The Seguin-Guadalupe County Heritage Museum is dedicated to its collection of, and preservation and conservation of historical materials representative of the South Central Texas Region. This includes but is not limited to the areas of business, religious denominations, the arts and sciences, education, technology, agriculture and other institutions which have contributed to the history of this region.

Museum History

The Heritage Museum is housed in the former Red and White Grocery Store owned by the Baenziger family of Seguin, Texas. Mr. Henry Troell constructed the red brick building in 1898 on the north-west corner of North River Street and East Gonzales Street. It is a two-storey structure with a balcony facing River Street.

Originally, the building was a series of small businesses on the ground floor such as a haberdashery, furniture store, and clerical business. Upstairs served as the Kempenstein Opera House for many years. The floors are pier and beam and are constructed of loblolly pine. They are still in use today. The high ceilings were decorated with ornately designed pressed tin popular during the Victorian Era of architecture. The red bricks were manufactured in Seguin and remain in use today.

In 1932, Otto Baenziger bought the building that became the Red and White Grocery Store. Otto’s son, Harold, and his family’s small beginnings in the building expanded until the first floor was a fully operational grocery store. A hand drawn freight elevator was built to haul equipment and produce to the upper floor. It is still in place today and hopefully will be converted to an elevator.

Eventually, the upstairs became a poker parlor, a furniture warehouse, and finally Strom’s Black Belt Academy. The Baenziger family moved to another location in 1952 and leased the building to S&H Greenstamps, Strom’s Black Belt Academy, and several other enterprises.

In 1992, the Baenziger family offered to donate the building to a private group if it would convert the building into a museum. The Seguin-Guadalupe County Heritage Museum, Inc. applied for and received non-profit 503(c)(3) status from the Internal Revenue Service and was recognized by the Texas State Comptroller as a tax-exempt entity. The next five years were spent by many Seguin volunteers and the Seguin Area Chamber of Commerce Leadership Class renovating the building as a museum.

Between 1991 and December 1997 the Baenziger Building was leased to a number of different small businesses, including Strom’s Black Belt Academy. This leasing program enabled the Museum Committee to build up a modest cash reserve and to begin planning for its eventual opening.

Thanks to the 1996-1997 Seguin Area Chamber of Commerce Leadership Class great inroads were made in preparing the Museum for its “soft opening” during the 1997 Christmas period. The false ceilings were removed and the Victorian era pressed tin ceilings were once again exposed for the public’s enjoyment. Several layers of linoleum tiles were removed from the loblolly pine floors and, with the exception of a few planks, the wooden floors were in remarkable condition. The floors were scrubbed, revarnished, and then polished thus bringing them back to their original dull sheen. The walls had several layers of plaster removed and once again, the original Seguin bricks were revealed for the public’s enjoyment.

The “soft opening” was a modest event.
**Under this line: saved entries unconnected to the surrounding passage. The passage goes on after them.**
===== flow/config.mk =====
export PLATFORM = sky130hd
export DESIGN_NAME = rv32i
export DESIGN_NICKNAME = rv32i
export VERILOG_FILES = /design/flow/design.v
export SDC_FILE = /design/flow/constraint.sdc
export NUM_CORES = 4
export LEC_CHECK = 1
export CORE_UTILIZATION = 40

===== flow/constraint.sdc =====
current_design rv32i

set clk_period 43.4
set clk_io_pct 0.2

create_clock -name clk0 -period $clk_period [get_ports {clk}]

set non_clock_inputs [all_inputs -no_clocks]
set_input_delay [expr $clk_period * $clk_io_pct] -clock clk0 $non_clock_inputs
set_output_delay [expr $clk_period * $clk_io_pct] -clock clk0 [all_outputs]

===== flow/design.v =====
module ALU (
    input wire [31:0] srcA,
input wire [31:0] srcB,
input wire [2:0] ALUControl,
output reg zero,
output wire [31:0] ALUResult
);
 reg [31:0] aux;
always@(*)begin
    if(ALUControl==3'b000)begin
        aux=srcA+srcB;
    end
    if (ALUControl==3'b001)begin
        aux=srcA-srcB;
    end
    if (ALUControl==3'b010)begin
        aux=srcA&srcB;
    end
    if (ALUControl==3'b011)begin
        aux=srcA|srcB;
    end
    if (ALUControl==3'b101)begin
        aux=srcA<srcB;
    end
    if(aux==32'b0)begin
        zero=1'b1;
    end 
    else begin 
        zero=1'b0;
    end
end
assign ALUResult=aux;
endmodule
module Adder (
    input [31:0] op1,
    input [31:0] op2,
    output [31:0] res
);
    assign res = op1 + op2;
endmodule
module BR (
    input wire clk,                  
    input wire [4:0] a1,             
    input wire [4:0] a2,             
    input wire [4:0] a3,             
    input wire [31:0] wd3,           
    input wire we3,                  
    output wire [31:0] rd1,          
    output wire [31:0] rd2           
);
    reg [31:0] registers [0:31];
    integer i;
    initial begin
        for (i = 0; i < 32; i = i + 1) begin
            registers[i] = 32'b0;    
        end
    end
    always @(posedge clk) begin
        if (we3 && a3 != 0) begin
            registers[a3] <= wd3;   
        end
    end
    assign rd1 = registers[a1];  
    assign rd2 = registers[a2];  
endmodule
module DM (
    input wire clk,
    input wire [4:0] a,
    input wire [31:0] wd,
    input wire we,
    output reg [31:0] rd
);
    reg [31:0] memory [0:31];
    always @(posedge clk) begin
        if (we) begin
            memory[a] <= wd;
        end
    end
    always @(*) begin
        rd = memory[a];
    end
endmodule
module PC (
    input wire clk,
    input wire reset,
    input wire [31:0] pcNext,
    output reg [31:0] pc
);
    always @(posedge clk or posedge reset) begin
        if (reset)
            pc <= 32'b0;
        else
            pc <= pcNext;
    end
endmodule
module  SE(
    input wire [24:0] inm,
    input wire [1:0] immSrc,
    output wire [31:0] immExt 
);
reg [31:0] inAux;
always @(*)begin
    if(immSrc==2'b00)begin
        inAux[11:0]=inm[24:13];
        inAux[31:12]={22{inm[24]}};
    end
    if(immSrc==2'b01)begin
        inAux[4:0]=inm[4:0];
        inAux[11:5]=inm[24:18];
        inAux[31:12]={22{inm[24]}};
    end
    if(immSrc==2'b10)begin
        inAux[0]=1'b0;
        inAux[4:1]=inm[4:1];
        inAux[10:5]=inm[23:18];
        inAux[11]=inm[0];
        inAux[31:12]={20{inm[24]}};
    end
    if (immSrc==2'b11)begin
      inAux[0]=1'b0;
      inAux[10:1]=inm[23:14];
      inAux[11]=inm[13];
      inAux[19:12]=inm[12:5];
      inAux[31:20]={12{inm[24]}};
    end
end
    assign immExt=inAux;
endmodule
module aluDeco (
    input opcode,
    input funct7,
    input [2:0] funct3,
    input [1:0] op,
    output reg [2:0] ALUControl
);
    reg[1:0] aux;
always@(*) begin
    aux[0]=funct7;
    aux[1]=opcode;
    if(op==2'b00)begin
        ALUControl=3'b000;
    end
    else if(op==2'b01)begin
        ALUControl=3'b001;
    end
    else if(op==2'b10 & funct3==3'b000 & aux!=2'b11)begin
            ALUControl=3'b000;
    end
    else if(op==2'b10 & funct3==3'b000 &aux==2'b11)begin
        ALUControl=3'b001;
    end
    else if(op==2'b10 &funct3==3'b010)begin
        ALUControl=3'b101;
    end
    else if(op==2'b10 & funct3==3'b110)begin
        ALUControl=3'b011;
    end
    else if (op==2'b10&funct3==3'b111)begin
        ALUControl=3'b010;
    end
end
endmodule
module controlUnit (
    input wire [6:0] op,
    input wire [2:0] funct3,
    input wire funct7,
    input wire zero,
    output wire branch, memWrite, aluSrc, regWrite, pcSrc,
    output wire [1:0] resultSrc, immSrc,
    output wire [2:0] ALUcontrol
);
    wire [1:0] aluOp;
    wire jump;
    mainDeco main_decoder(
        .op(op),
        .branch(branch),
        .resultSrc(resultSrc),
        .memWrite(memWrite),
        .aluSrc(aluSrc),
        .immSrc(immSrc),
        .regWrite(regWrite),
        .aluOp(aluOp),
        .jump(jump)
    );
    aluDeco alu_decoder(
        .op(aluOp),
        .opcode(op[5]),
        .funct3(funct3),
        .funct7(funct7),
        .ALUControl(ALUcontrol)
    );
    assign pcSrc = (branch & zero) | jump;
endmodule
module dataPath (
    input wire clk,
    input wire reset,
    input wire aluSrc, memWrite, regWrite, pcSrc,
    input wire [1:0] resultSrc, immSrc,
    input wire [2:0] ALUcontrol,
    output wire zero,
    output wire [31:0] pc,
    output wire [31:0] writeData,   
    output wire [31:0] instruction      
);
    wire [31:0] pcNext, pcPlus4, pcTarget, immExt;
    wire [31:0] rd1, rd2, srcb, readData, result;
    wire [31:0] aluResult;
    PC pc_reg (
        .clk(clk),
        .reset(reset),
        .pcNext(pcNext),
        .pc(pc)
    );
    rom instructionMemory (
        .address(pc[6:2]),
        .readData(instruction)
    );
    BR regFile (
        .clk(clk),
        .we3(regWrite),
        .a1(instruction[19:15]),
        .a2(instruction[24:20]),
        .a3(instruction[11:7]),
        .wd3(result),
        .rd1(rd1),
        .rd2(rd2)
    );
    SE sign_ext (
        .inm(instruction[31:7]),
        .immSrc(immSrc),
        .immExt(immExt)
    );
    ALU alu (
        .srcA(rd1),
        .srcB(srcb),
        .ALUControl(ALUcontrol),
        .ALUResult(aluResult),
        .zero(zero)
    );
    DM data_memory (
        .clk(clk),
        .a(aluResult[6:2]),
        .wd(rd2),
        .we(memWrite),
        .rd(readData)
    );
    Adder pc_increment (
        .op1(pc),
        .op2(32'd4),
        .res(pcPlus4)
    );
    Mux2x1 alu_src_mux (
        .e1(rd2),
        .e2(immExt),
        .sel(aluSrc),
        .salMux(srcb)
    );
    Adder branch_adder (
        .op1(pc),
        .op2(immExt),
        .res(pcTarget)
    );
    Mux2x1 pc_mux (
        .e1(pcPlus4),
        .e2(pcTarget),
        .sel(pcSrc),
        .salMux(pcNext)
    );
    mux3x1 result_mux(
        .e1(aluResult),
        .e2(readData),
        .e3(pcPlus4),
        .sel(resultSrc),
        .sal(result)
    );
    assign writeData = rd2;  
endmodule
module mainDeco (
    input [6:0] op,
    output reg branch,
    output reg [1:0] resultSrc,
    output reg memWrite,
    output reg aluSrc,
    output reg [1:0] immSrc,
    output reg regWrite,
    output reg [1:0] aluOp,
    output reg jump  
);
    always @(*) begin
    if(op==7'b0000011)begin
        regWrite=1'b1;
        immSrc=2'b00;
        aluSrc=1'b1;
        memWrite=1'b0;
        resultSrc=2'b01;
        branch=1'b0;
        aluOp=2'b00;
        jump=1'b0;
    end
    else if(op==7'b0100011)begin
        regWrite=1'b0;
        immSrc=2'b01;
        aluSrc=1'b1;
        memWrite=1'b1;
        branch=1'b0;
        aluOp=2'b00;
        jump=1'b0;
    end
    else  if(op==7'b0110011)begin
         regWrite=1'b1;
        aluSrc=1'b0;
        memWrite=1'b0;
        resultSrc=2'b00;
        branch=1'b0;
        aluOp=2'b10;
        jump=1'b0;
    end
    else if(op==7'b1100011)begin
        regWrite=1'b0;
        immSrc=2'b10;
        aluSrc=1'b0;
        memWrite=1'b0;
        branch=1'b1;
        aluOp=2'b01;
        jump=1'b0;
    end
    else if (op==7'b0010011)begin
        regWrite=1'b1;
        immSrc=2'b00;
        aluSrc=1'b1;
        memWrite=1'b0;
        resultSrc=2'b00;
        branch=1'b0;
        aluOp=2'b10;
        jump=1'b0;
    end
    else if (op==7'b1101111)begin
        regWrite=1'b1;
        immSrc=2'b11;
        memWrite=1'b0;
        resultSrc=2'b10;
        branch=1'b0;
        jump=1'b1;
    end
end
endmodule
module Mux2x1 (
    input [31:0] e1,
    input [31:0] e2,  
    input sel,
    output [31:0] salMux
);
    assign salMux = sel ? e2 : e1;
endmodule
module mux3x1(
    input wire [31:0] e1, e2, e3,
    input wire [1:0] sel,
    output reg [31:0] sal
);
always @(*)begin
   if(sel==2'b00)begin
    sal=e1;
   end
   if(sel==2'b01)begin
    sal=e2;
   end
   if(sel==2'b10)begin
    sal=e3;
   end 
end
endmodule
module rom (
    input wire [4:0] address,      
    output reg [31:0] readData         
);
   reg [31:0] memory [0:31]; 
        initial begin
            memory[0]  <= 32'h00300413;  
            memory[1]  <= 32'h00100493;  
            memory[2]  <= 32'h01000913;  
            memory[3]  <= 32'h009462b3;  
            memory[4]  <= 32'h00947333;  
            memory[5]  <= 32'h009403b3;  
            memory[6]  <= 32'h40940e33;  
            memory[7]  <= 32'h40848eb3;  
            memory[8]  <= 32'h00942f33;  
            memory[9]  <= 32'h0084afb3;  
            memory[10] <= 32'h01d4afb3;  
            memory[11] <= 32'h00100293;  
            memory[12] <= 32'h00000313;  
            memory[13] <= 32'h01228863;  
            memory[14] <= 32'h005282b3;  
            memory[15] <= 32'h00130313;  
            memory[16] <= 32'hff5ff06f;  
            memory[17] <= 32'h000004b3;  
            memory[18] <= 32'h00000293;  
            memory[19] <= 32'h00a00313;  
            memory[20] <= 32'h00628863;  
            memory[21] <= 32'h008484b3;  
            memory[22] <= 32'h00128293;  
            memory[23] <= 32'hff5ff06f;  
            memory[24] <= 32'h00802023;  
            memory[25] <= 32'h00902223;  
            memory[26] <= 32'h01202423;  
            memory[27] <= 32'h00002283;  
            memory[28] <= 32'h00402303;  
            memory[29] <= 32'h00802383;  
        end
    always @(*) begin
        readData <= memory[address];   
    end
endmodule
module rv32i (
    input wire clk,
    input wire reset,
    output wire [31:0] pc
);
    wire branch, memWrite, aluSrc, regWrite, pcSrc;
    wire [1:0] resSrc, inmSrc;
    wire [2:0] ALUcontrol;
    wire zero;
    wire [31:0] aluResult, writeData;
    wire [31:0] instruction;
    controlUnit control_unit (
        .op(instruction[6:0]),
        .funct3(instruction[14:12]),
        .funct7(instruction[30]),
        .zero(zero),
        .resultSrc(resSrc),
        .memWrite(memWrite),
        .aluSrc(aluSrc),
        .immSrc(inmSrc),
        .regWrite(regWrite),
        .ALUcontrol(ALUcontrol),
        .pcSrc(pcSrc)
    );
    dataPath data_path (
        .clk(clk),
        .reset(reset),
        .aluSrc(aluSrc),
        .memWrite(memWrite),
        .regWrite(regWrite),
        .pcSrc(pcSrc),
        .resultSrc(resSrc),
        .immSrc(inmSrc),
        .ALUcontrol(ALUcontrol),
        .zero(zero),
        .pc(pc),
        .writeData(writeData),
        .instruction(instruction)
    );
endmodule

===== flow/run.sh =====
#!/bin/bash
# OpenROAD 26Q1-2900-gdf79404cd8, Yosys 0.63+post, stock flow scripts
make -C /OpenROAD-flow-scripts/flow DESIGN_CONFIG=/design/flow/config.mk WORK_HOME=/design/flow/orfs finish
The Seguin Gazette-Enterprise Newspaper allowed the Museum to set up its extensive model railroad set and accompanying scenes. In addition, donated items began to come in from the community that were placed on display. Teatro de Artes de Juan Seguin loaned a number of artifacts reflective of the proud Hispanic contributions to Seguin and Guadalupe County. he Seguin Conservation Society loaned five small exhibit cases in which were housed Native American artifacts from this region as well as German contributions.
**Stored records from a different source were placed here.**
### /design/flow/run.sh
#!/bin/bash
# OpenROAD 26Q1-2900-gdf79404cd8, Yosys 0.63+post, stock flow scripts
make -C /OpenROAD-flow-scripts/flow DESIGN_CONFIG=/design/flow/config.mk WORK_HOME=/design/flow/orfs finish
### /design/flow/config.mk
export PLATFORM = sky130hd
export DESIGN_NAME = RAM512
export DESIGN_NICKNAME = RAM512
export VERILOG_FILES = /design/flow/design.v
export SDC_FILE = /design/flow/constraint.sdc
export NUM_CORES = 4
export LEC_CHECK = 1
export CORE_UTILIZATION = 50
### /design/flow/constraint.sdc
current_design RAM512

set clk_period 39.7
set clk_io_pct 0.2

create_clock -name clk0 -period $clk_period [get_ports {clk}]

set non_clock_inputs [all_inputs -no_clocks]
set_input_delay [expr $clk_period * $clk_io_pct] -clock clk0 $non_clock_inputs
set_output_delay [expr $clk_period * $clk_io_pct] -clock clk0 [all_outputs]
### /design/flow/design.v
module And(
	input logic a,
	input logic b,
	output logic out
);
	logic nand_out;
	Nand nand_(
		.a(a),
		.b(b),
		.out(nand_out)
	);
	Not not_(
		.in(nand_out),
		.out(out)
	);
endmodule
module DMux(
	input logic in,
	input logic sel,
	output logic a,
	output logic b
);
	logic not_sel;
	Not not_(
		.in(sel),
		.out(not_sel)
	);
	And and1(
		.a(in),
		.b(not_sel),
		.out(a)
	);
	And and2(
		.a(in),
		.b(sel),
		.out(b)
	);
endmodule
module DMux4Way(
	input logic in,
	input logic [1:0] sel,
	output logic a,
	output logic b,
	output logic c,
	output logic d
);
	logic dmux_ab_out;
	logic dmux_cd_out;
	DMux dmux_abcd(
		.in(in),
		.sel(sel[1]),
		.a(dmux_ab_out),
		.b(dmux_cd_out)
	);
	DMux dmux_ab(
		.in(dmux_ab_out),
		.sel(sel[0]),
		.a(a),
		.b(b)
	);
	DMux dmux_cd(
		.in(dmux_cd_out),
		.sel(sel[0]),
		.a(c),
		.b(d)
	);
endmodule
module DMux8Way(
	input logic in,
	input logic [2:0] sel,
	output logic a,
	output logic b,
	output logic c,
	output logic d,
	output logic e,
	output logic f,
	output logic g,
	output logic h
);
	logic dmux_abcd_out;
	logic dmux_efgh_out;
	DMux dmux_abcdefgh(
		.in(in),
		.sel(sel[2]),
		.a(dmux_abcd_out),
		.b(dmux_efgh_out)
	);
	DMux4Way dmux_abcd(
		.in(dmux_abcd_out),
		.sel(sel[1:0]),
		.a(a),
		.b(b),
		.c(c),
		.d(d)
	);
	DMux4Way dmux_efgh(
		.in(dmux_efgh_out),
		.sel(sel[1:0]),
		.a(e),
		.b(f),
		.c(g),
		.d(h)
	);
endmodule
module Mux(
	input logic a,
	input logic b,
	input logic sel,
	output logic out
);
	logic not_sel;
	Not not_(
		.in(sel),
		.out(not_sel)
	);
	logic a_and_not_sel;
	And and1(
		.a(a),
		.b(not_sel),
		.out(a_and_not_sel)
	);
	logic b_and_sel;
	And and2(
		.a(b),
		.b(sel),
		.out(b_and_sel)
	);
	Or or_(
		.a(a_and_not_sel),
		.b(b_and_sel),
		.out(out)
	);
endmodule
module Mux16(
	input logic [msb:lsb] a,
	input logic [msb:lsb] b,
	input logic sel,
	output logic [msb:lsb] out
);
	localparam lsb = 0;
	localparam msb = 15;
	for (genvar i = lsb; i <= msb; ++i)
	begin : mux_loop
		Mux mux(
			.a(a[i]),
			.b(b[i]),
			.sel(sel),
			.out(out[i])
		);
	end
endmodule
module Mux4Way16(
	input logic [msb:lsb] a,
	input logic [msb:lsb] b,
	input logic [msb:lsb] c,
	input logic [msb:lsb] d,
	input logic [1:0] sel,
	output logic [msb:lsb] out
);
	localparam lsb = 0;
	localparam msb = 15;
	logic [msb:lsb] mux_ab_out;
	Mux16 mux_ab(
		.a(a),
		.b(b),
		.sel(sel[0]),
		.out(mux_ab_out)
	);
	logic [msb:lsb] mux_cd_out;
	Mux16 mux_cd(
		.a(c),
		.b(d),
		.sel(sel[0]),
		.out(mux_cd_out)
	);
	Mux16 mux_abcd(
		.a(mux_ab_out),
		.b(mux_cd_out),
		.sel(sel[1]),
		.out(out)
	);
endmodule
module Mux8Way16(
	input logic [msb:lsb] a,
	input logic [msb:lsb] b,
	input logic [msb:lsb] c,
	input logic [msb:lsb] d,
	input logic [msb:lsb] e,
	input logic [msb:lsb] f,
	input logic [msb:lsb] g,
	input logic [msb:lsb] h,
	input logic [2:0] sel,
	output logic [msb:lsb] out
);
	localparam lsb = 0;
	localparam msb = 15;
	logic [msb:lsb] mux_abcd_out;
	Mux4Way16 mux_abcd(
		.a(a),
		.b(b),
		.c(c),
		.d(d),
		.sel(sel[1:0]),
		.out(mux_abcd_out)
	);
	logic [msb:lsb] mux_efgh_out;
	Mux4Way16 mux_efgh(
		.a(e),
		.b(f),
		.c(g),
		.d(h),
		.sel(sel[1:0]),
		.out(mux_efgh_out)
	);
	Mux16 mux_abcdefgh(
		.a(mux_abcd_out),
		.b(mux_efgh_out),
		.sel(sel[2]),
		.out(out)
	);
endmodule
module Nand(
	input logic a,
	input logic b,
	output logic out
);
	assign out = a ~& b;
endmodule
module Not(
	input logic in,
	output logic out
);
	Nand nand_(
		.a(in),
		.b(in),
		.out(out)
	);
endmodule
module Or(
	input logic a,
	input logic b,
	output logic out
);
	logic not_a_out;
	Not not_a(
		.in(a),
		.out(not_a_out)
	);
	logic not_b_out;
	Not not_b(
		.in(b),
		.out(not_b_out)
	);
	Nand nand_(
		.a(not_a_out),
		.b(not_b_out),
		.out(out)
	);
endmodule
module Bit(
	input logic clk,
	input logic in,
	input logic load,
	output logic out
);
	logic mux_out;
	Mux mux(
		.a(out),
		.b(in),
		.sel(load),
		.out(mux_out)
	);
	DFF dff(
		.clk(clk),
		.in(mux_out),
		.out(out)
	);
endmodule
module DFF(
	input logic clk,
	input logic in,
	output logic out
);
	always_ff @(posedge clk)
		out <= in;
endmodule
module RAM512(
	input logic clk,
	input logic [msb:lsb] in,
	input logic load,
	input logic [8:0] address,
	output logic [msb:lsb] out
);
	localparam lsb = 0;
	localparam msb = 15;
	logic loads [0:7];
	DMux8Way dmux(
		.in(load),
		.sel(address[8:6]),
		.a(loads[0]),
		.b(loads[1]),
		.c(loads[2]),
		.d(loads[3]),
		.e(loads[4]),
		.f(loads[5]),
		.g(loads[6]),
		.h(loads[7])
	);
	logic [msb:lsb] register_outs [0:7];
	for (genvar i = 0; i <= 7; ++i)
	begin : ram64_loop
		RAM64 ram64(
			.clk(clk),
			.in(in),
			.load(loads[i]),
			.address(address[5:0]),
			.out(register_outs[i])
		);
	end
	Mux8Way16 mux(
		.a(register_outs[0]),
		.b(register_outs[1]),
		.c(register_outs[2]),
		.d(register_outs[3]),
		.e(register_outs[4]),
		.f(register_outs[5]),
		.g(register_outs[6]),
		.h(register_outs[7]),
		.sel(address[8:6]),
		.out(out)
	);
endmodule
module RAM64(
	input logic clk,
	input logic [msb:lsb] in,
	input logic load,
	input logic [5:0] address,
	output logic [msb:lsb] out
);
	localparam lsb = 0;
	localparam msb = 15;
	logic loads [0:7];
	DMux8Way dmux(
		.in(load),
		.sel(address[5:3]),
		.a(loads[0]),
		.b(loads[1]),
		.c(loads[2]),
		.d(loads[3]),
		.e(loads[4]),
		.f(loads[5]),
		.g(loads[6]),
		.h(loads[7])
	);
	logic [msb:lsb] register_outs [0:7];
	for (genvar i = 0; i <= 7; ++i)
	begin : ram8_loop
		RAM8 ram8(
			.clk(clk),
			.in(in),
			.load(loads[i]),
			.address(address[2:0]),
			.out(register_outs[i])
		);
	end
	Mux8Way16 mux(
		.a(register_outs[0]),
		.b(register_outs[1]),
		.c(register_outs[2]),
		.d(register_outs[3]),
		.e(register_outs[4]),
		.f(register_outs[5]),
		.g(register_outs[6]),
		.h(register_outs[7]),
		.sel(address[5:3]),
		.out(out)
	);
endmodule
module RAM8(
	input logic clk,
	input logic [msb:lsb] in,
	input logic load,
	input logic [2:0] address,
	output logic [msb:lsb] out
);
	localparam lsb = 0;
	localparam msb = 15;
	logic loads [0:7];
	DMux8Way dmux(
		.in(load),
		.sel(address),
		.a(loads[0]),
		.b(loads[1]),
		.c(loads[2]),
		.d(loads[3]),
		.e(loads[4]),
		.f(loads[5]),
		.g(loads[6]),
		.h(loads[7])
	);
	logic [msb:lsb] register_outs [0:7];
	for (genvar i = 0; i <= 7; ++i)
	begin : register_loop
		Register register(
			.clk(clk),
			.in(in),
			.load(loads[i]),
			.out(register_outs[i])
		);
	end
	Mux8Way16 mux(
		.a(register_outs[0]),
		.b(register_outs[1]),
		.c(register_outs[2]),
		.d(register_outs[3]),
		.e(register_outs[4]),
		.f(register_outs[5]),
		.g(register_outs[6]),
		.h(register_outs[7]),
		.sel(address),
		.out(out)
	);
endmodule
module Register(
	input logic clk,
	input logic [msb:lsb] in,
	input logic load,
	output logic [msb:lsb] out
);
	localparam lsb = 0;
	localparam msb = 15;
	for (genvar i = lsb; i <= msb; ++i)
	begin : bit_loop
		Bit bit_(
			.clk(clk),
			.in(in[i]),
			.load(load),
			.out(out[i])
		);
	end
endmodule
==> out/qor.yml <==
sta:
  period_used_pct: 64.3
  finalCriticalPeriod_ns: 25.51
  rsz0062_at_grt: "no"
  hold_viol: 0
  setup_viol: 0
  max_freq_mhz: 39.2
  tightest_slew_ns: 1.27
  slew_headroom_pct: 15.1
  finalSetupTns_ns: 0
  drv_slew: 0
setup_path:
  startpoint: "address[0]"
  critPathMaxStageDelay_ns: 0.89
  critPathSlowestCell: "nor4_2"
  critPathKind: "in -> out"
  crit_buf_inv: 12
  critPathArrivalTime_ns: 17.57
  cp.depth: 20
  cpMostUsedCell: "buf_4"
  cp-end-kind: "output pin"
  startpoint_type: "input port"
  worstPathCellList: "buf_16, buf_4, buf_4, buf_4, buf_4, buf_4, buf_4, buf_4, buf_4, mux2i_1, o221ai_1, a21oi_1, nor2_1, o22ai_1, nor4_1, o311ai_2, buf_4, nor4_2, buf_4, clkdlybuf4s50_1"
  path_delay_family: "buffers and inverters"
  worstPathRequired_ns: 31.76
  cp_max_fo: 47
hold_path:
  holdCritStartpoint: "in[10]"
  min_path_cells: 1
  hold_path.class: "in -> reg"
final_layout:
  design_area_um2: 361000
  layout_top_cell_excl_fill_tap: "edfxtp_1"
  drive_gt1_share_pct: 20.8
  area_delta_synth_final_pct: 12.3
  lay_top_cells: "8192 x edfxtp_1, 1853 x mux2i_1, 1221 x buf_4"
floorplan:
  std_cell_rows: 294
  fp-utilization_pct: 50.2
  coreArea_um2: 641000
  die_area_um2: 647000
  ioPinCount: 43
  die-height_um: 804
  die_w_um: 804
synthesis:
  postSynthSeqShare_pct: 76.4
  syn_area_per_cell_um2: 20.0
  ys_types: 91
  syn-cell-area_um2: 322000
  edf_count: 8192
  ys_cells: 16110
  numSynthFlops: 8192
  async_flop_share_pct: 0
  yosys_area_um2: 322000
  ys.flop_type: "edfxtp_1"
  yosysWarningCount: 11
  netlist_instances: 16110
clock_network:
  clk_pin_slew_ns: 0.06
  postCtsSetupBuffers: 0
  cts_tree: "built"
  cts_resized: 0
  numCtsBuffers: 815
  htree_levels: 6
  cts_root_buffer: "clkbuf_16"
  cts.sinks: 8192
  clock_path_buffers: 4
  cts_hold_buf: 0
detailed_routing:
  drc: 0
  vias: 165408
  ant_nets: 0
  wl_mm: 960
  drtIter0Drc: 11643
  dr.pass1.iters: 6
  vias_per_cell: 6.24
  routedWlPerCell_um: 36.2
global_routing:
  grt_start_max_net_pins: 121
  grt_pass1_vias: 175359
  grt_pass1_wl_mm: 1340
  antenna_found_initial: 67
  grt_usage_pct: 33.5
  grt-ovfl-total: 0
place:
  gp_congestion: 0.928
  dp_hpwl_mm: 589
  place_area_um2: 336000
  port_buffers: 42
job:
  cap_violations: 0
  warnings: 42
power:
  power.density_nw_per_um2: 49.5
  p_total_mw: 17.9
  p_leak_nw: 118
  vdd_drop_max_mv: 0.0412
run_status:
  status: "finished clean"
==> metrics by stage <==
stage,util [%],cells,setup slack (ns),hold WS [ns]
6_report,56.4,26505,14.19,7.18
3_5_place_dp,52.4,24963,14.31,8.37
5_1_grt,56.4,26479,13.68,7.16
2_1_floorplan,-,16110,21.70,8.04
3_3_place_gp,52.4,24961,14.25,8.37
4_1_cts,56.4,26454,14.31,7.12
==> cell usage after synthesis (12+ instances only) <==
library cell / count / area, um2
edfxtp_1: 8192 / 246000
mux2i_1: 1853 / 18500
mux4_2: 955 / 21500
nor2_1: 889 / 3340
o22ai_1: 498 / 3120
o221ai_1: 459 / 4020
a21oi_1: 408 / 2040
clkbuf_1: 317 / 1190
nand2_1: 303 / 1140
o21ai_0: 218 / 1090
a31oi_1: 190 / 1190
mux4_1: 185 / 4860
buf_2: 178 / 891
buf_6: 152 / 1710
nand3_1: 126 / 631
buf_8: 119 / 1790
nor3_1: 99 / 495
o21a_1: 93 / 698
buf_4: 89 / 668
buf_1: 57 / 214
clkbuf_8: 52 / 716
nor4_1: 50 / 313
a211oi_1: 49 / 368
buf_12: 43 / 861
and2_1: 37 / 231
a21o_1: 34 / 255
o211a_1: 33 / 330
a22oi_1: 27 / 203
mux2_2: 25 / 282
nand4_1: 25 / 156
o211ai_1: 25 / 188
o22a_1: 24 / 210
a221oi_1: 20 / 175
a311oi_1: 20 / 175
o31ai_1: 20 / 150
a2111oi_0: 18 / 158
o21bai_1: 17 / 128
o2111ai_1: 12 / 105
==> worst paths after layout <==
kind,end,slack [ns]
worst max-delay path,out[14],14.19
worst min-delay path,flip-flop,7.18
==> kinds of logic (layout without fill, tap and decap cells) <==
family | after synthesis | in the layout | share of synthesized area (%)
other | 0 | 51 | 0
DFF | 8192 | 8192 | 76.4
muxes | 3018 | 3018 | 14.0
buffers and inverters | 1019 | 2779 | 2.52
and+or+nand+nor | 1614 | 1614 | 2.15
AOI/OAI and AO/OA | 2267 | 2267 | 4.84
==> layout make-up <==
| cell class | instances | area, um2 |
|---|---|---|
| inverters | 5 | 36.3 |
| well taps | 8584 | 10700 |
| multi-input cells | 6899 | 68900 |
| clock inverters | 475 | 4310 |
| repair buffers | 1283 | 10100 |
| clock buffers | 1016 | 21200 |
| diodes | 51 | 128 |
| flip-flops and latches | 8192 | 246000 |
| fillers | 46858 | 280000 |
==> per-layer routing <==
layer / GRT usage, % / vias to the layer above / share of wire (%)
met5: 7.37 / - / 0.70
met4: 11.2 / 138 / 4.6
met3: 30.0 / 1820 / 21
met2: 43.9 / 11514 / 44
met1: 41.4 / 82557 / 30
li1: - / 69379 / -
==> power breakdown <==
group	switching, mW	internal, mW
combinational	0.673	0.283
sequential	0.00203	9.52
clock	3.26	4.16
total	3.94	14.0
No activity file was given, so power comes from the tool's default toggle rates.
The “soft opening” lasted throughout the Christmas season. The Museum was well enough received that it has not shut its doors since. In April 1998, the Museum had its official opening when it was selected for the Seguin Area Chamber of Commerce’s monthly Mixer. Over one hundred Chamber members attended the celebration and the Heritage Museum was well on its way to becoming a cultural attraction for not only Seguin, but, as experience has now shown, for visitors from truly all over the United States and the world.